> [PROBLEM]:
Your answer is the lines below, exactly, from the one that contains "# Longest topological paths before layout" through the one that contains "n_path_buf,5", both included.

━━━━━ DATA EXCERPTS

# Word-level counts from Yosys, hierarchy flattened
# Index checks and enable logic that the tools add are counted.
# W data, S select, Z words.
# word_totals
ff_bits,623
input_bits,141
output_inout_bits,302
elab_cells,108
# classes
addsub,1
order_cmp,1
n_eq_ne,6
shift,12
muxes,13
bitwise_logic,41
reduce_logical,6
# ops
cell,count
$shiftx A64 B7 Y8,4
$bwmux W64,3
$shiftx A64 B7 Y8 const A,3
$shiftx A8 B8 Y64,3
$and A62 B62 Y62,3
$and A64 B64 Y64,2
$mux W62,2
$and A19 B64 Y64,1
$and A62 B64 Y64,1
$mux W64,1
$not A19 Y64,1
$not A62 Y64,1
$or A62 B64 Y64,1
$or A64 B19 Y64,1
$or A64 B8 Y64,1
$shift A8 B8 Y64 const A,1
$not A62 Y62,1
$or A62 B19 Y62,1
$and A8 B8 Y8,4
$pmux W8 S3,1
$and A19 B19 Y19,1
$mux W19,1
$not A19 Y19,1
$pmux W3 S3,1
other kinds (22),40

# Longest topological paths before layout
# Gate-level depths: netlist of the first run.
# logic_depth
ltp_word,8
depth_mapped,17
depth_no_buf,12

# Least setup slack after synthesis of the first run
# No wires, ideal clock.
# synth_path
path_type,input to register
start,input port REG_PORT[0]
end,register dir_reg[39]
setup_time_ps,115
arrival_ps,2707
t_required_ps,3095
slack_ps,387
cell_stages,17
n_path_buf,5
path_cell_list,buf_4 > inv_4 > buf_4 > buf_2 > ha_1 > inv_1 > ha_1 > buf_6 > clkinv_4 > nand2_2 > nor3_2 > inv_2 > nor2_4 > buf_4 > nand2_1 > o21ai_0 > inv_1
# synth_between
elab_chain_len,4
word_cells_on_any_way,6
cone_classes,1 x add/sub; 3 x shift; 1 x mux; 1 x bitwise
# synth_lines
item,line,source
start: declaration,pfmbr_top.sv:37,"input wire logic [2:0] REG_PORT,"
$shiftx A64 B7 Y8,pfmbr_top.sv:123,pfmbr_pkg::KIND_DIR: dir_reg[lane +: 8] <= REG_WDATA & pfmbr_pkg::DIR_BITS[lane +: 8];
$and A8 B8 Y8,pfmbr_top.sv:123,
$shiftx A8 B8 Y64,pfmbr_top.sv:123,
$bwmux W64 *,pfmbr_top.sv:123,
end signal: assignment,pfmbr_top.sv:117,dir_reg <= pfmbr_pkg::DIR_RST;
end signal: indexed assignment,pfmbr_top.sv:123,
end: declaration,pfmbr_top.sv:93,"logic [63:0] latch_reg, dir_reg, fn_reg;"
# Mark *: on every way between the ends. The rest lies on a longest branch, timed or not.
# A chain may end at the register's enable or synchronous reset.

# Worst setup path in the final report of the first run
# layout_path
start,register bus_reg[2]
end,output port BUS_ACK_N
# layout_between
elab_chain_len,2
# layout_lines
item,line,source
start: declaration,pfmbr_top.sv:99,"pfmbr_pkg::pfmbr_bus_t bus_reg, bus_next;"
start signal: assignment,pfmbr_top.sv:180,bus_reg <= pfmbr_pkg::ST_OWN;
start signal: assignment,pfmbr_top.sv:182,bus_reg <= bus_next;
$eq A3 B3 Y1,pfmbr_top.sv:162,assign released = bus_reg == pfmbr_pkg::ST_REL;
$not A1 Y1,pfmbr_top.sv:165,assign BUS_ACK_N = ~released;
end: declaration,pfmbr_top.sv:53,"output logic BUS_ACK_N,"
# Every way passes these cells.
===== config.mk =====
export PLATFORM = sky130hd
export DESIGN_NAME = osc_top
export DESIGN_NICKNAME = d
export VERILOG_FILES = /design/src/core/osc_pkg.sv /design/src/core/osc_dly_if.sv /design/src/core/osc_delay_line.sv /design/src/core/osc_top.sv
export SDC_FILE = /design/constraint.sdc
export NUM_CORES = 1
export LEC_CHECK = 0
export ABC_AREA = 1
export BUFFER_PORTS_ARGS = -buffer_cell sky130_fd_sc_hd__buf_2
export CORE_MARGIN = 5
export CORE_UTILIZATION = 35
export DETAILED_ROUTE_END_ITERATION = 8
export GPL_ROUTABILITY_DRIVEN = 0
export GPL_TIMING_DRIVEN = 1
export PLACE_DENSITY_LB_ADDON = 0.1
export RECOVER_POWER = 100
export SYNTH_ARGS = -nofsm -noshare
export SYNTH_HDL_FRONTEND = slang
export SYNTH_HIERARCHICAL = 1
export SYNTH_SLANG_ARGS = --single-unit

===== constraint.sdc =====
create_clock -name i_mclk -period 1.1 [get_ports i_mclk]
set_input_delay 0 -clock i_mclk [delete_from_list [all_inputs] [get_ports i_mclk]]
set_output_delay 0 -clock i_mclk [all_outputs]
set_load 0.02 [all_outputs]

===== src/core/osc_pkg.sv =====
// Purpose: shared constants and types for the output clock sync block
// Assumes: one sample clock domain, APB register access with 32-bit data
// Notes: every offset, field position and cycle count lives here, and the control reset value
package osc_pkg;
    // register byte offsets
    localparam logic [7:0] OFS_CTRL = 8'h00;
    localparam logic [7:0] OFS_STATUS = 8'h04;
    // control field positions
    localparam int CTRL_EXT_BIT = 0;      // extended_register_control
    localparam int CTRL_RSTEN_BIT = 1;    // out clock reset mechanism enable
    localparam int CTRL_ALIGN_BIT = 2;    // master_slave_alignment enable
    localparam int CTRL_MASTER_BIT = 3;   // this device is the master
    localparam int CTRL_SPLIT_BIT = 4;    // one-to-two output split mode
    localparam int CTRL_DDR_PHASE_SELECT_BIT = 5;    // ddr_phase_select
    localparam int CTRL_ADJ_LSB = 8;      // aperture delay adjust, 3 bits
    localparam int CTRL_ADJ_W = 3;
    localparam int CTRL_W = 11;
    localparam logic [CTRL_W-1:0] CTRL_RESET = 11'h000;
    // status field positions
    localparam int STAT_PHASE_LSB = 0;    // current divider phase, 2 bits
    localparam int STAT_HOLD_BIT = 2;     // output clock held by reset
    localparam int STAT_COUNT_BIT = 3;    // counting toward the sync edge
    localparam int STAT_ARMED_BIT = 4;    // a first reset pulse has been seen
    localparam int STAT_LOCK_BIT = 5;     // last reference edge matched phase
    // timing counts in sample clock cycles
    localparam logic [2:0] SYNC_DLY_90 = 3'h4;
    localparam logic [2:0] SYNC_DLY_0 = 3'h5;
    localparam int FIXED_LAT_CYC = 2;
    localparam int OUT_DELAY_CYC = 4;
    localparam int DLY_DEPTH = 8;
    localparam int TAP_W = 3;
    localparam logic [TAP_W-1:0] TAP_NOMINAL = 3'h6;
    // phase the slave loads on a reference edge: sync and edge stages eat 3 cycles
    localparam logic [1:0] ALIGN_PHASE = 2'h3;
    localparam logic [1:0] SYNC_PHASE = 2'h0;
    // sequencer states, one-hot
    typedef enum logic [2:0] {
        OSC_RUN = 3'b001,
        OSC_HOLD = 3'b010,
        OSC_COUNT = 3'b100
    } osc_state_t;
endpackage


===== src/core/osc_dly_if.sv =====
// Purpose: carries the raw clock bit and tap choice to the delay line
// Assumes: both ends run on the sample clock
// Notes: no clocking block; plain signals only
`timescale 1ns/1ps
interface osc_dly_if;
    logic d;
    logic [osc_pkg::TAP_W-1:0] tap;
    logic q;
    modport src (output d, output tap, input q);
    modport dly (input d, input tap, output q);
endinterface


===== src/core/osc_delay_line.sv =====
// Purpose: tapped delay line that places the output data clock in time
// Assumes: tap changes are rare; a change may glitch the output once
// Notes: output comes from a flip-flop after the tap mux
`timescale 1ns/1ps
module osc_delay_line #(
    parameter int DEPTH = osc_pkg::DLY_DEPTH
) (
    input wire logic i_mclk,   // sample clock
    input wire logic i_rst_b,  // sync reset, active low
    osc_dly_if.dly port        // clock bit in, tap, delayed bit out
);
    logic [DEPTH-1:0] line_reg;
    logic [DEPTH-1:0] line_next;
    logic q_reg;
    logic q_next;

    // shift in the raw bit and pick the requested tap
    always_comb begin
        line_next = {line_reg[DEPTH-2:0], port.d};
        q_next = line_reg[port.tap];
    end

    // registers only
    always_ff @(posedge i_mclk) begin
        if (!i_rst_b) begin
            line_reg <= '0;
            q_reg <= 1'b0;
        end else begin
            line_reg <= line_next;
            q_reg <= q_next;
        end
    end

    assign port.q = q_reg;
endmodule
$ cat config.mk
export PLATFORM = sky130hd
export DESIGN_NAME = cal_timer
export DESIGN_NICKNAME = d
export VERILOG_FILES = /design/src/common/cal_timer_pkg.sv /design/src/hdl/cal_timer.sv
export VERILOG_INCLUDE_DIRS = /design/src /design/src/common
export SDC_FILE = /design/constraint.sdc
export NUM_CORES = 1
export LEC_CHECK = 0
export BUFFER_PORTS_ARGS = -buffer_cell sky130_fd_sc_hd__buf_4
export CORE_MARGIN = 2
export CORE_UTILIZATION = 35
export DETAILED_ROUTE_END_ITERATION = 16
export GPL_TIMING_DRIVEN = 0
export PLACE_DENSITY = 0.53
export SLEW_MARGIN = 10
export SYNTH_ARGS = -nofsm -noshare
export SYNTH_HDL_FRONTEND = slang
export SYNTH_SLANG_ARGS = --single-unit
$ cat constraint.sdc
create_clock -name mclk -period 7.65 [get_ports mclk]
set_input_delay 1.53 -clock mclk [delete_from_list [all_inputs] [get_ports mclk]]
set_output_delay 1.53 -clock mclk [all_outputs]
set_load 0.005 [all_outputs]
$ cat src/common/cal_timer_regs.svh
// Register offsets, field positions, reset values and counts of the calendar timers.
`ifndef CAL_TIMER_REGS_SVH
`define CAL_TIMER_REGS_SVH
`define CT_NUM_TIMERS 4
`define CT_REG_ON_TIME 4'h0
`define CT_REG_OFF_TIME 4'h1
`define CT_REG_MODE 4'h2
`define CT_REG_STATUS 4'h3
`define CT_CH_LSB 4
`define CT_CH_W 2
`define CT_TOD_W 17
`define CT_MODE_W 4
`define CT_SEC_PER_DAY 17'd86400
`define CT_RST_TIME 17'h00000
`define CT_RST_MODE 4'h0
`define CT_ST_VALID_BIT 1
`define CT_CLK_MHZ 250
`define CT_SEC_US 1000000
`define CT_SEC_CYCLES (`CT_SEC_US * `CT_CLK_MHZ)
`endif

$ cat src/common/cal_timer_pkg.sv
// Types shared by the calendar timer block.
package cal_timer_pkg;
   typedef enum logic [3:0] {
      mode_off = 4'h0,
      mode_daily = 4'h1,
      mode_mon = 4'h2,
      mode_tue = 4'h3,
      mode_wed = 4'h4,
      mode_thu = 4'h5,
      mode_fri = 4'h6,
      mode_sat = 4'h7,
      mode_sun = 4'h8,
      working_days_mode = 4'h9,
      mon_to_sat_mode = 4'ha,
      weekend_mode = 4'hb
   } timer_mode_t;
   // Weekday encoding: 0 is Monday, 6 is Sunday.
   typedef logic [2:0] weekday_t;
   typedef logic [16:0] tod_t;
endpackage

$ cat src/hdl/cal_timer.sv
// Four calendar weekday timers with register port, forcing and status save and restore.
`timescale 1ns/1ps
`include "cal_timer_regs.svh"

////////////////////////////////////////////////////////////////////////////////
// Behaviour
// - Four channels, each with its own on time, off time and mode.
// - On and off times are seconds of the day, hours minutes seconds.
// - Mode selector has twelve settings choosing the switching days.
// - Disabled mode does not run and holds the output at zero, apart from one cycle after a restore that sets it.
// - Daily mode switches on and off once every day.
// - Single-day modes switch only on their own weekday.
// - Working-days mode switches Monday to Friday only.
// - Monday-to-Saturday mode skips only Sundays.
// - Weekend mode switches only on Saturday and Sunday.
// - Software forces an enabled output by writing its status value.
// - A forced state holds until next force, next scheduled transition or a write of the off mode, which clears it.
// - Status is saved when auxiliary power fails and restored at startup.
// - Outputs feed logic functions, blocking logic and the output matrix.
module cal_timer
#(
   parameter int unsigned SEC_CYCLES = `CT_SEC_CYCLES
)
(
   input wire logic mclk,
   input wire logic rstn,
   input wire logic ce,
   input wire logic [7:0] addr,
   input wire logic [31:0] wdata,
   input wire logic wr,
   input wire logic rd,
   output logic [31:0] rdata,
   input wire cal_timer_pkg::tod_t cal_tod,
   input wire cal_timer_pkg::weekday_t cal_weekday,
   input wire logic aux_power_fail,
   input wire logic nv_restore_valid,
   input wire logic [`CT_NUM_TIMERS-1:0] nv_restore_state,
   output logic nv_save_strobe,
   output logic [`CT_NUM_TIMERS-1:0] nv_save_state,
   output logic [`CT_NUM_TIMERS-1:0] sched_out_state
);
   import cal_timer_pkg::*;

   localparam int N = `CT_NUM_TIMERS;

   ////////////////////////////////////////////////////////////////////////////
   // Input synchronisers; calendar and power-fail come from other domains.
   tod_t tod_m_q, tod_q, tod_p_q;
   weekday_t wd_m_q, wd_q, wd_p_q;
   logic cal_stable;
   logic [1:0] pf_m_q, pf_q;
   logic rv_m_q, rv_q;
   logic [N-1:0] rs_m_q, rs_q;

   always_ff @(posedge mclk) begin
      if (!rstn) begin
         tod_m_q <= `CT_RST_TIME;
         tod_q <= `CT_RST_TIME;
         tod_p_q <= `CT_RST_TIME;
         wd_m_q <= 3'h0;
         wd_q <= 3'h0;
         wd_p_q <= 3'h0;
         pf_m_q <= 2'h0;
         pf_q <= 2'h0;
         rv_m_q <= 1'b0;
         rv_q <= 1'b0;
         rs_m_q <= '0;
         rs_q <= '0;
      end else if (ce) begin
         tod_m_q <= cal_tod;
         tod_q <= tod_m_q;
         tod_p_q <= tod_q;
         wd_m_q <= cal_weekday;
         wd_q <= wd_m_q;
         wd_p_q <= wd_q;
         pf_m_q <= {pf_m_q[0], aux_power_fail};
         pf_q <= {pf_q[0], pf_m_q[1]};
         rv_m_q <= nv_restore_valid;
         rv_q <= rv_m_q;
         rs_m_q <= nv_restore_state;
         rs_q <= rs_m_q;
      end
   end

   // The calendar word is synchronised bit by bit, so it is only trusted once it
   // has held still for a cycle; a word caught mid-change could fake a match.
   assign cal_stable = (tod_q == tod_p_q) && (wd_q == wd_p_q);

   ////////////////////////////////////////////////////////////////////////////
   // Once-per-second tick.
   logic [31:0] sec_cnt_q;
   logic tick;
   assign tick = (sec_cnt_q == SEC_CYCLES - 1);

   always_ff @(posedge mclk) begin
      if (!rstn) begin
         sec_cnt_q <= 32'h0;
      end else if (ce) begin
         sec_cnt_q <= tick ? 32'h0 : sec_cnt_q + 32'h1;
      end
   end

   ////////////////////////////////////////////////////////////////////////////
   // Register decode.
   logic [3:0] reg_sel;
   logic [1:0] ch_sel;
   logic addr_ok;
   assign reg_sel = addr[3:0];
   assign ch_sel = addr[`CT_CH_LSB +: `CT_CH_W];
   assign addr_ok = (addr[7:6] == 2'h0) && (reg_sel <= `CT_REG_STATUS);

   tod_t on_q [N];
   tod_t off_q [N];
   timer_mode_t mode_q [N];
   logic [N-1:0] state_q;
   logic restored_q;
   logic pf_seen_q;

   // Day permission for each mode.
   function automatic logic day_ok(input timer_mode_t m, input weekday_t d);
      case (m)
         mode_daily: day_ok = 1'b1;
         mode_mon, mode_tue, mode_wed, mode_thu,
         mode_fri, mode_sat, mode_sun: day_ok = (d == 3'(m - mode_mon));
         working_days_mode: day_ok = (d <= 3'h4);
         mon_to_sat_mode: day_ok = (d <= 3'h5);
         weekend_mode: day_ok = (d == 3'h5) || (d == 3'h6);
         default: day_ok = 1'b0;
      endcase
   endfunction

   ////////////////////////////////////////////////////////////////////////////
   // Channels.
   logic [N-1:0] state_d;
   genvar g;
   generate
      for (g = 0; g < N; g++) begin : g_ch
         logic wsel, en, ok, hit_on, hit_off, force_wr, nxt;
         assign wsel = wr && addr_ok && (ch_sel == 2'(g));
         assign en = (mode_q[g] != mode_off);
         assign ok = day_ok(mode_q[g], wd_q) && cal_stable;
         assign hit_on = tick && en && ok && (tod_q == on_q[g]);
         assign hit_off = tick && en && ok && (tod_q == off_q[g]);
         // Writing the status of an enabled timer forces it; no force flag exists.
         assign force_wr = wsel && (reg_sel == `CT_REG_STATUS) && en;
         always_comb begin
            nxt = state_q[g];
            if (!en) begin
               nxt = 1'b0;
            end else if (hit_off) begin
               nxt = 1'b0;
            end else if (hit_on) begin
               nxt = 1'b1;
            end else if (force_wr) begin
               nxt = wdata[0];
            end
         end
         assign state_d[g] = nxt;
         always_ff @(posedge mclk) begin
            if (!rstn) begin
               on_q[g] <= `CT_RST_TIME;
               off_q[g] <= `CT_RST_TIME;
               mode_q[g] <= timer_mode_t'(`CT_RST_MODE);
            end else if (ce && wsel) begin
               if (reg_sel == `CT_REG_ON_TIME && wdata[16:0] < `CT_SEC_PER_DAY) begin
                  on_q[g] <= wdata[16:0];
               end
               if (reg_sel == `CT_REG_OFF_TIME && wdata[16:0] < `CT_SEC_PER_DAY) begin
                  off_q[g] <= wdata[16:0];
               end
               if (reg_sel == `CT_REG_MODE && wdata[3:0] <= 4'hb) begin
                  mode_q[g] <= timer_mode_t'(wdata[3:0]);
               end
            end
         end
      end
   endgenerate

   ////////////////////////////////////////////////////////////////////////////
   // State, restore and save.
   always_ff @(posedge mclk) begin
      if (!rstn) begin
         state_q <= '0;
         restored_q <= 1'b0;
         pf_seen_q <= 1'b0;
         nv_save_strobe <= 1'b0;
         nv_save_state <= '0;
         sched_out_state <= '0;
      end else if (ce) begin
         // Restore only once after startup so later loads cannot override the schedule.
         if (!restored_q && rv_q) begin
            state_q <= rs_q;
            restored_q <= 1'b1;
         end else begin
            state_q <= state_d;
         end
         pf_seen_q <= pf_q[1];
         nv_save_strobe <= pf_q[1] && !pf_seen_q;
         if (pf_q[1] && !pf_seen_q) begin
            nv_save_state <= state_q;
         end
         sched_out_state <= state_q;
      end
   end

   ////////////////////////////////////////////////////////////////////////////
   // Read port.
   logic [31:0] rd_mux;
   logic [1:0] st_val;
   assign st_val = {mode_q[ch_sel] != mode_off, state_q[ch_sel]};
   always_comb begin
      rd_mux = 32'h0;
      if (addr_ok) begin
         case (reg_sel)
            `CT_REG_ON_TIME: rd_mux = {15'h0, on_q[ch_sel]};
            `CT_REG_OFF_TIME: rd_mux = {15'h0, off_q[ch_sel]};
            `CT_REG_MODE: rd_mux = {28'h0, mode_q[ch_sel]};
            `CT_REG_STATUS: rd_mux = {30'h0, st_val};
            default: rd_mux = 32'h0;
         endcase
      end
   end

   always_ff @(posedge mclk) begin
      if (!rstn) begin
         rdata <= 32'h0;
      end else if (ce) begin
         rdata <= rd ? rd_mux : 32'h0;
      end
   end
endmodule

━━━━━━━━━━

> [YOUR SOLUTION]:
# Longest topological paths before layout
# Gate-level depths: netlist of the first run.
# logic_depth
ltp_word,8
depth_mapped,17
depth_no_buf,12

# Least setup slack after synthesis of the first run
# No wires, ideal clock.
# synth_path
path_type,input to register
start,input port REG_PORT[0]
end,register dir_reg[39]
setup_time_ps,115
arrival_ps,2707
t_required_ps,3095
slack_ps,387
cell_stages,17
n_path_buf,5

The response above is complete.